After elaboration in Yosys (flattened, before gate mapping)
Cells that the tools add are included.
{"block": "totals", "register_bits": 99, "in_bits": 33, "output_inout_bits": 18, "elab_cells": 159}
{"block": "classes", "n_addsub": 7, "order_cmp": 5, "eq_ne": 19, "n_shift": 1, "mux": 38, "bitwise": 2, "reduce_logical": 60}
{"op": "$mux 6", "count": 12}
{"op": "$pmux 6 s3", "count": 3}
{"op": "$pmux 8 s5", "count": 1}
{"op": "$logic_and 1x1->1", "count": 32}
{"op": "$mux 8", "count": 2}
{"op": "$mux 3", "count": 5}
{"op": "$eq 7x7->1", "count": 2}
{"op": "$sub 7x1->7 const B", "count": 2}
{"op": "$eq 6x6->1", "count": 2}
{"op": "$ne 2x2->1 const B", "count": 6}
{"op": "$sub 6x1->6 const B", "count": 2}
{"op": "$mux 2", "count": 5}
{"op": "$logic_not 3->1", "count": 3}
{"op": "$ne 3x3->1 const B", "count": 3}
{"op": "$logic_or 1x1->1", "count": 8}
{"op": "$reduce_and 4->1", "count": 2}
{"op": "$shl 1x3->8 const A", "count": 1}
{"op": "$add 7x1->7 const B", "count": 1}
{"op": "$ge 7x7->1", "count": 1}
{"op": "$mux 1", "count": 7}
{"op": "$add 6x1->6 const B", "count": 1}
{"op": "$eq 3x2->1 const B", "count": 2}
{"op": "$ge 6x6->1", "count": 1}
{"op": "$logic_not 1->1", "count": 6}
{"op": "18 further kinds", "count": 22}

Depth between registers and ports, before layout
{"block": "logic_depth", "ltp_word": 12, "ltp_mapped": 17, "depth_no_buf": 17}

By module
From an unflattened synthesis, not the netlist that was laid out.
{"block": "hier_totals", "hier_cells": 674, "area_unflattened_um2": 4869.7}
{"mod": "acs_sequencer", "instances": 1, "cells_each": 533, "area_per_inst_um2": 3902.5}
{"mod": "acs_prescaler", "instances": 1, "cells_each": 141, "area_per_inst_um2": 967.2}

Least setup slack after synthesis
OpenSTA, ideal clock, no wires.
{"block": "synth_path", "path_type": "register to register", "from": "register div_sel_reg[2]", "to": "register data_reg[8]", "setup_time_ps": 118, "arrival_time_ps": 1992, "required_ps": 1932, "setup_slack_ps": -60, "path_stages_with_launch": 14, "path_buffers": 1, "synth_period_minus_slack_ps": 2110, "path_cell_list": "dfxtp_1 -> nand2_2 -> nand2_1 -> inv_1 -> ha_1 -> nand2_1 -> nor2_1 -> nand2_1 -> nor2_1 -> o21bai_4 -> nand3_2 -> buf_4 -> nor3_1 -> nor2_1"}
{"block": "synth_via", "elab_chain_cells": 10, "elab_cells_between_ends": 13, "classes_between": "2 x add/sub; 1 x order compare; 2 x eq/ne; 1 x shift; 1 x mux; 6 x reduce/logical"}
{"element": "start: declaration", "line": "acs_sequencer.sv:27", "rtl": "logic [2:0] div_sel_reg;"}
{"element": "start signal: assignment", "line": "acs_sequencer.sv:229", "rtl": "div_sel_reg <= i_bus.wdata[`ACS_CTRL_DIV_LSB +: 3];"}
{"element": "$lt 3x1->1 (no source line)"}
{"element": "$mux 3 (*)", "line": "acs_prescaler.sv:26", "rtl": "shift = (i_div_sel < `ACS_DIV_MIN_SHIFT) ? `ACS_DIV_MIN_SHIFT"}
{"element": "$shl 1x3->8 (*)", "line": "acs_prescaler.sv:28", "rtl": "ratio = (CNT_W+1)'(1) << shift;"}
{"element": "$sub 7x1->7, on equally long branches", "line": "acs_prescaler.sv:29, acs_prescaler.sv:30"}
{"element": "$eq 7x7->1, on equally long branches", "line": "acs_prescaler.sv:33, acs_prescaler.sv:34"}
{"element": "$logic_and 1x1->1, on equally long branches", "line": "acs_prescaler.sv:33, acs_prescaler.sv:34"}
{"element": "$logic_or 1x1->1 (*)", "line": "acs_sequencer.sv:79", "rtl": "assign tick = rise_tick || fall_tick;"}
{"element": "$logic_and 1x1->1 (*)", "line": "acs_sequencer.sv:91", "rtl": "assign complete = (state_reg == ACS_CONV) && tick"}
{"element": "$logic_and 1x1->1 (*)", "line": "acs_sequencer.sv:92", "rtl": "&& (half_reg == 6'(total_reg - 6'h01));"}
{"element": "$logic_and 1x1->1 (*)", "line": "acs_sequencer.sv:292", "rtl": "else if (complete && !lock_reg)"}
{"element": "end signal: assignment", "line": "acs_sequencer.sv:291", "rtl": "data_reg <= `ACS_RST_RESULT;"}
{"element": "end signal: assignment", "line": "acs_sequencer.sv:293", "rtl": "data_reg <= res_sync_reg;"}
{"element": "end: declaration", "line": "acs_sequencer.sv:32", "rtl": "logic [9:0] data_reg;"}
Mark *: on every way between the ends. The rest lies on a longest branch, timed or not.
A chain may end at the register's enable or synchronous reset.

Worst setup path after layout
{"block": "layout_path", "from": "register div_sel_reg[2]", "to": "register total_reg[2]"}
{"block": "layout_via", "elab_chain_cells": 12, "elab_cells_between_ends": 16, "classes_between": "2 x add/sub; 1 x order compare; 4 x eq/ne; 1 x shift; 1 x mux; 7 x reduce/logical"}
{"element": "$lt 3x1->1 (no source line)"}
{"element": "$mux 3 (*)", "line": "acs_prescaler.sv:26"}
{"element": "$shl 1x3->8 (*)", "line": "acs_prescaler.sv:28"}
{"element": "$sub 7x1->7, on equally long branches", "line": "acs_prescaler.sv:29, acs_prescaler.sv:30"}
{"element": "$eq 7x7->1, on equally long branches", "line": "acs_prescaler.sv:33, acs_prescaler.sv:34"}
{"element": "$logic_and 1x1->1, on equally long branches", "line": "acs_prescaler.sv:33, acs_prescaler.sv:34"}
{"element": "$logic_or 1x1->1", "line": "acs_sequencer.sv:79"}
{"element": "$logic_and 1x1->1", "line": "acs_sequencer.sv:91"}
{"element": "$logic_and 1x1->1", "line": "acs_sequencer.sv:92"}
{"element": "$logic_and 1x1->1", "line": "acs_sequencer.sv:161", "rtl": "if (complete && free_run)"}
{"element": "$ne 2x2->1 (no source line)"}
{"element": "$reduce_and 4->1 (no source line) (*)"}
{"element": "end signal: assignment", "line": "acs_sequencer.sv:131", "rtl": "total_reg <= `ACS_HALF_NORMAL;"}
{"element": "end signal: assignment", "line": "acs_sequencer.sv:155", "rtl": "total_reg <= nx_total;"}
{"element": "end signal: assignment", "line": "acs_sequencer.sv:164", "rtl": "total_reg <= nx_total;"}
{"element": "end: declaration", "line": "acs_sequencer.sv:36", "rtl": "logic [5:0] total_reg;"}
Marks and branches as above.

-*-

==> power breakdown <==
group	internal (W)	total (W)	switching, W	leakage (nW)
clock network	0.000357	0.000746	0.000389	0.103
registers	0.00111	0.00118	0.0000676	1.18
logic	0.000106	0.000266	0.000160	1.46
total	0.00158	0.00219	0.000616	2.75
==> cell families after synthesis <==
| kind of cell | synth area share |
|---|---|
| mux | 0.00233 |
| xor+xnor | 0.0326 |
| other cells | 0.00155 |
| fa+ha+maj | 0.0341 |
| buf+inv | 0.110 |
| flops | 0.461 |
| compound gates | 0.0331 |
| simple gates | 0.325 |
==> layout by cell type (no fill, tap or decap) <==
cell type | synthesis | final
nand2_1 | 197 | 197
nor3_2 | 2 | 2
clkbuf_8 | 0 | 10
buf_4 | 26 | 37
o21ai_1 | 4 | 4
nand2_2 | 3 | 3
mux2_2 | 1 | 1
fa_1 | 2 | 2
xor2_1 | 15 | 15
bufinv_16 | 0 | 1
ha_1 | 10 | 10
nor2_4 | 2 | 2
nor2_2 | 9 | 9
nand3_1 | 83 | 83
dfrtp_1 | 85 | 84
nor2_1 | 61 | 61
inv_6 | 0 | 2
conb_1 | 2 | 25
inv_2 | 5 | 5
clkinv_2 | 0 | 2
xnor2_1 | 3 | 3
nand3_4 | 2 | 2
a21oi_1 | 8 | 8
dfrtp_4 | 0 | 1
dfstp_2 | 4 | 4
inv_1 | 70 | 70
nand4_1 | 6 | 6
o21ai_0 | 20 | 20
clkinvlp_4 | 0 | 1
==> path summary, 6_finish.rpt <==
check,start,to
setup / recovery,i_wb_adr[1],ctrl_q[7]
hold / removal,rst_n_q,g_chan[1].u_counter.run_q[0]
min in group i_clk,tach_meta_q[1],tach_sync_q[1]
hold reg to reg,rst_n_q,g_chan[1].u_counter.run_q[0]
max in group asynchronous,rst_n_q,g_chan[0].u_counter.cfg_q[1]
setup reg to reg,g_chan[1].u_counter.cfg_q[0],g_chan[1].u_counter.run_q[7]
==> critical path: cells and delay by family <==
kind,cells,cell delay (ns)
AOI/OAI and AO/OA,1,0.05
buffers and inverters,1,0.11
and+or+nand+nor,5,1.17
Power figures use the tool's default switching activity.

-*-

_What is expected_
A copy of each line in the data above that holds the string "instances" is needed.

_Written solution_
{"mod": "acs_sequencer", "instances": 1, "cells_each": 533, "area_per_inst_um2": 3902.5}
{"mod": "acs_prescaler", "instances": 1, "cells_each": 141, "area_per_inst_um2": 967.2}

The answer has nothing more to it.